Why is it used in NMT?
Modern MT systems (like Google Translate, OpenNMT, or Marian) often use subword models to improve translation quality and vocabulary coverage.
SentencePiece:
Reduces vocabulary size (more efficient training)
Handles out-of-vocabulary (OOV) words better
Is language-independent (works on Chinese, Japanese, etc., without special rules)
How does it work?
Training phase – SentencePiece learns a vocabulary of subword units from a large corpus.
Encoding phase – It applies those subwords to segment new sentences.
Example
Input sentence:
unbelievably good performance
SentencePiece output (subwords):
▁unbeliev ably ▁good ▁performance
The underscore ▁ represents a space (used to indicate word boundaries).
“unbeliev” and “ably” are split – this helps the model handle “unbelievably” even if it’s rare.
Common algorithms behind SentencePiece:
BPE (Byte-Pair Encoding)
Unigram Language Model (default in SentencePiece)
Used in:
Google’s T5 and BERT models
OpenNMT, MarianNMT
Any Transformer-based translation or language model that benefits from subword tokenisation
What is a Transformer? Transformers use the self-attention mechanism to process the whole input sequence at once, unlike standard recurrent neural networks (RNNs), which analyze text one piece at a time.

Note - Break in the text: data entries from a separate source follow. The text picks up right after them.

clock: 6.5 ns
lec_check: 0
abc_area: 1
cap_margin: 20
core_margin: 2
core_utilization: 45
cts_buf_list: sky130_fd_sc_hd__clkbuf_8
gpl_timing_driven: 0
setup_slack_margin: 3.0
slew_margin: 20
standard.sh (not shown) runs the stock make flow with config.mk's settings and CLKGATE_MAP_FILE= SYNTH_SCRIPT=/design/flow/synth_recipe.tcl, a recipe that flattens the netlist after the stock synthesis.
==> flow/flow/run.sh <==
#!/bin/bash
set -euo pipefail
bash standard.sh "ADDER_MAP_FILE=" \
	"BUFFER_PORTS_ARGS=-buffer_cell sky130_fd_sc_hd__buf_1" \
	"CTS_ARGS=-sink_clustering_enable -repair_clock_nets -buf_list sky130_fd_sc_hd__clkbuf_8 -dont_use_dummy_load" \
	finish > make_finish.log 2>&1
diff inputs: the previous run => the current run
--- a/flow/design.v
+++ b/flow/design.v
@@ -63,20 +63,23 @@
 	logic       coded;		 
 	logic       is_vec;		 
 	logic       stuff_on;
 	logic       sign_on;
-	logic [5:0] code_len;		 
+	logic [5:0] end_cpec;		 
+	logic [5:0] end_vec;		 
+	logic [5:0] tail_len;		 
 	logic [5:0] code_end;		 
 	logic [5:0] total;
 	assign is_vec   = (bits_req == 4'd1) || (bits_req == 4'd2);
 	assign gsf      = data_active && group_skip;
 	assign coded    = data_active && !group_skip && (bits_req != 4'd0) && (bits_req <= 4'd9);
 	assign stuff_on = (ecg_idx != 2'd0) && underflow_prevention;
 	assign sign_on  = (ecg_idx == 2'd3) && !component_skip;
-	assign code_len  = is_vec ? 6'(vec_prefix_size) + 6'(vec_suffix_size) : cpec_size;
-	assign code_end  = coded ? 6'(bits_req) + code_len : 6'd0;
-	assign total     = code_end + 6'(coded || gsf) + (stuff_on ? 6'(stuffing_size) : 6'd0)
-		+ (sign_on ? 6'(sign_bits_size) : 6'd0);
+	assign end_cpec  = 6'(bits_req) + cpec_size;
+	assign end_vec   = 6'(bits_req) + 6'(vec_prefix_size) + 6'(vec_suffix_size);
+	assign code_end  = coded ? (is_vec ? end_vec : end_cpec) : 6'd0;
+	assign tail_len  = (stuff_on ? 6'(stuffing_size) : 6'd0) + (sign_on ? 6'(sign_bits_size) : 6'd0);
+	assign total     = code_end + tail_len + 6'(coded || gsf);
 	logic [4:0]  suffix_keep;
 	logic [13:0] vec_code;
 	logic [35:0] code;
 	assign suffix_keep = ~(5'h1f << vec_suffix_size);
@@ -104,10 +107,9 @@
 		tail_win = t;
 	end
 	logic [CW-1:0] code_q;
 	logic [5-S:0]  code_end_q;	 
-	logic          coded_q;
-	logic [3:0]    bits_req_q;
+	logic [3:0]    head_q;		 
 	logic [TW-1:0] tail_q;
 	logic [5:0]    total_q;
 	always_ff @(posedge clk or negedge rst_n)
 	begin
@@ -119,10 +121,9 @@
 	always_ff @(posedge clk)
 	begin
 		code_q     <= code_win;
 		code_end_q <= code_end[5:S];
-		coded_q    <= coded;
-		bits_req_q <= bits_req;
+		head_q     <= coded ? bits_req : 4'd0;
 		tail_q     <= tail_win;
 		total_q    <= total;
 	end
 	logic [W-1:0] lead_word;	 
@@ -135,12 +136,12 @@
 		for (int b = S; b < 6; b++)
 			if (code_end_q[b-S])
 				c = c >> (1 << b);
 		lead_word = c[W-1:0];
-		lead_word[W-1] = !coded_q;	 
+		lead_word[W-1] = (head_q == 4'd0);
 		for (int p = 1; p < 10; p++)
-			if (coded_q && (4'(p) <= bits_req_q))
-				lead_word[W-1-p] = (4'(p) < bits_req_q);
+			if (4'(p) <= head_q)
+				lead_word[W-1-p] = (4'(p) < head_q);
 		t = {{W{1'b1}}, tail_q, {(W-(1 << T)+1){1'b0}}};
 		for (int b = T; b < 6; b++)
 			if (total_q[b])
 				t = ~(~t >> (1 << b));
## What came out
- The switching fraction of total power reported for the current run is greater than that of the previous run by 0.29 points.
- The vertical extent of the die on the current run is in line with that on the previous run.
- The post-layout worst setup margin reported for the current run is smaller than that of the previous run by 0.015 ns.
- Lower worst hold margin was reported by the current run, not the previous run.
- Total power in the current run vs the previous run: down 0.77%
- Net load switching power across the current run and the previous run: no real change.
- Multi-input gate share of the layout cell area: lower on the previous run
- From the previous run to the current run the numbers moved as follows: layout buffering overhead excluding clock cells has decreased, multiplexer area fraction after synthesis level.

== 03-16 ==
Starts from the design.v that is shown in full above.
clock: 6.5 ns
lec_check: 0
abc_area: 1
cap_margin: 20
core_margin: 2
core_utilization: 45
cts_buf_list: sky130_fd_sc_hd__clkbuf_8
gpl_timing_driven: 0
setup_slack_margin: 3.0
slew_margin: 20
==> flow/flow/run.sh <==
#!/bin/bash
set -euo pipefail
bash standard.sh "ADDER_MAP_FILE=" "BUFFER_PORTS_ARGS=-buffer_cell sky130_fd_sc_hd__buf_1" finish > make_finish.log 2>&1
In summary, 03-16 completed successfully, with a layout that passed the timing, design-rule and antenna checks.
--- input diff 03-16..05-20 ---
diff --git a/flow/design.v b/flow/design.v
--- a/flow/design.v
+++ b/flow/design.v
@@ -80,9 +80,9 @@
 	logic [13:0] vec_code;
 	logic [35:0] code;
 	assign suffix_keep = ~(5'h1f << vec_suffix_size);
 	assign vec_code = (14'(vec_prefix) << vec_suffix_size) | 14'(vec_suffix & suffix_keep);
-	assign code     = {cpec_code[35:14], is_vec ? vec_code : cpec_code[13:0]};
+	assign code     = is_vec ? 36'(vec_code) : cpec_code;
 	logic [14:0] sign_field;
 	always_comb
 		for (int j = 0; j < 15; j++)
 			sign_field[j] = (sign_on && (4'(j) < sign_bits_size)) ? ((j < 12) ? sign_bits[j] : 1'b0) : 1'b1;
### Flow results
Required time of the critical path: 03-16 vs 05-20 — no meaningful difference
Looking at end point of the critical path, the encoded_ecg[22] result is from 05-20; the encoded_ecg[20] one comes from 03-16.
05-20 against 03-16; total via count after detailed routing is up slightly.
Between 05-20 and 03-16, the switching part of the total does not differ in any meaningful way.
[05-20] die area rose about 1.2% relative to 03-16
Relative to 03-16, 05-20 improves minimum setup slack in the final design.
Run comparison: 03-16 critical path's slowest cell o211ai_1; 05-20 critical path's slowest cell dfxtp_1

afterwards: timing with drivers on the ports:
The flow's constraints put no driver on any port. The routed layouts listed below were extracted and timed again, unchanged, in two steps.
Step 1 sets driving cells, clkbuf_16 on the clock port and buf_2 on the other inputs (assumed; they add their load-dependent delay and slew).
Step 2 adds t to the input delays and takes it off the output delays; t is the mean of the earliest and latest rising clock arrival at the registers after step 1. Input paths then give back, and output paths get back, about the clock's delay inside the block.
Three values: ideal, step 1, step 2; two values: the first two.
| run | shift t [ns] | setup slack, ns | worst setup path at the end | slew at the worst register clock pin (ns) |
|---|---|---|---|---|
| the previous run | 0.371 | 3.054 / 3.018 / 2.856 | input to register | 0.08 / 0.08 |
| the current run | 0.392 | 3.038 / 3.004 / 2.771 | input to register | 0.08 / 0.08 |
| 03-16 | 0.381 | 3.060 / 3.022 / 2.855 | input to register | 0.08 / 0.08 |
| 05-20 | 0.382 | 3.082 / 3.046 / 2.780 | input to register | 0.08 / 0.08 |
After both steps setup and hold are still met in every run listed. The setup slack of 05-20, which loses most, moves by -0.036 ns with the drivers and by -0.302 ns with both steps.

Who Provides MT Training Services?
Big Companies and Language Service Providers (LSPs), for example, Translated, Unbabel, SDL/RWS, Appen.
These companies offer custom MT training as part of larger translation workflows, often tailored to enterprise needs.

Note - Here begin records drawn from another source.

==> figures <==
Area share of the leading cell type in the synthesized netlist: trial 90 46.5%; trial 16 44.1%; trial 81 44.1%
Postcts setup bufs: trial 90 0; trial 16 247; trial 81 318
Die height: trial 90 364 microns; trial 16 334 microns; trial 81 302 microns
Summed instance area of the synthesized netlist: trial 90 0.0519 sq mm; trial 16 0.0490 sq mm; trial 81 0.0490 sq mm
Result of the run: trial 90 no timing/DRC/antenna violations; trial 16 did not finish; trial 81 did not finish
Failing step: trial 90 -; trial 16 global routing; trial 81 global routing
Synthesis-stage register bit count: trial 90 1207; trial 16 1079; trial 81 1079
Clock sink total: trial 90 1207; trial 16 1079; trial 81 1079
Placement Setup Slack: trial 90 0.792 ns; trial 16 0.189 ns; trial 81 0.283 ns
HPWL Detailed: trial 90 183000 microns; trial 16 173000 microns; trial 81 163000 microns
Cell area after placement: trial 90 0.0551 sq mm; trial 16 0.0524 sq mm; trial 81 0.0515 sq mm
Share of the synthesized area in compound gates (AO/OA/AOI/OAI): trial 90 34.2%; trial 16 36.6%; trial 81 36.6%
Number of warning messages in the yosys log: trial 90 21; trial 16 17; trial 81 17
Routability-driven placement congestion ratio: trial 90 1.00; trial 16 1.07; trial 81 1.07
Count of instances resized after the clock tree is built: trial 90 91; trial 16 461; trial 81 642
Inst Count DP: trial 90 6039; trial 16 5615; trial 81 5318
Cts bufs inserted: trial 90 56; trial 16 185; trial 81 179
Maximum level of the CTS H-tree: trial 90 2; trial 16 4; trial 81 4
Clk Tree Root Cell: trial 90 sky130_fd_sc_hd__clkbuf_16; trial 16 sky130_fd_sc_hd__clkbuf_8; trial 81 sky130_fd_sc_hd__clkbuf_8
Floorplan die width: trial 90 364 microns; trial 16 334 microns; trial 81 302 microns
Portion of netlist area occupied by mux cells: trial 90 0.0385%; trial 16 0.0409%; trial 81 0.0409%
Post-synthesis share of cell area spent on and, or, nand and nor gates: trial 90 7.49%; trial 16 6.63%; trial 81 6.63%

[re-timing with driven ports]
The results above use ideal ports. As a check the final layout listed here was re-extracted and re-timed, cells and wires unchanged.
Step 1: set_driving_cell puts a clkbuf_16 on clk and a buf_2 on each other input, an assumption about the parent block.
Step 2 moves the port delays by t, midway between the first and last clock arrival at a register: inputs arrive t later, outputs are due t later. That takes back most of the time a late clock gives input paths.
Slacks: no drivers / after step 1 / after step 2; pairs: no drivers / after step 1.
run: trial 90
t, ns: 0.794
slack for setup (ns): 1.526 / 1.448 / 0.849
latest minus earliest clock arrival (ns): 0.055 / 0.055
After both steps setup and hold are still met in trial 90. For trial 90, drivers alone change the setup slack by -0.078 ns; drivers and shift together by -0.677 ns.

They handle everything from data preparation to deployment and integration.
Freelancers and Small Tech Teams
Skilled freelancers can train and fine-tune MT models, especially for niche domains or specific language pairs.
Typical freelance backgrounds:
– Computational linguists
– Tech-savvy translators with NLP skills
– AI/ML freelancers with a language focus
Where Do Freelancers Learn These Skills?
Online Courses and Certifications
Coursera: Neural Machine Translation
Udemy: Practical NMT with OpenNMT, MarianNMT, or Hugging Face
edX / FutureLearn: Intro to NLP or Applied AI courses
Specialised MT Tool Documentation
MarianNMT
OpenNMT
Fairseq
Hugging Face Transformers
GitHub & Open-Source Communities
Many learn by experimenting with open-source MT engines and engaging in developer forums or communities like Stack Overflow, Reddit (r/MachineLearning), or Hugging Face’s Discord.
University Programs or Research Labs
Some translators with academic ties take part in NLP research projects or Master’s programs in Computational Linguistics or AI.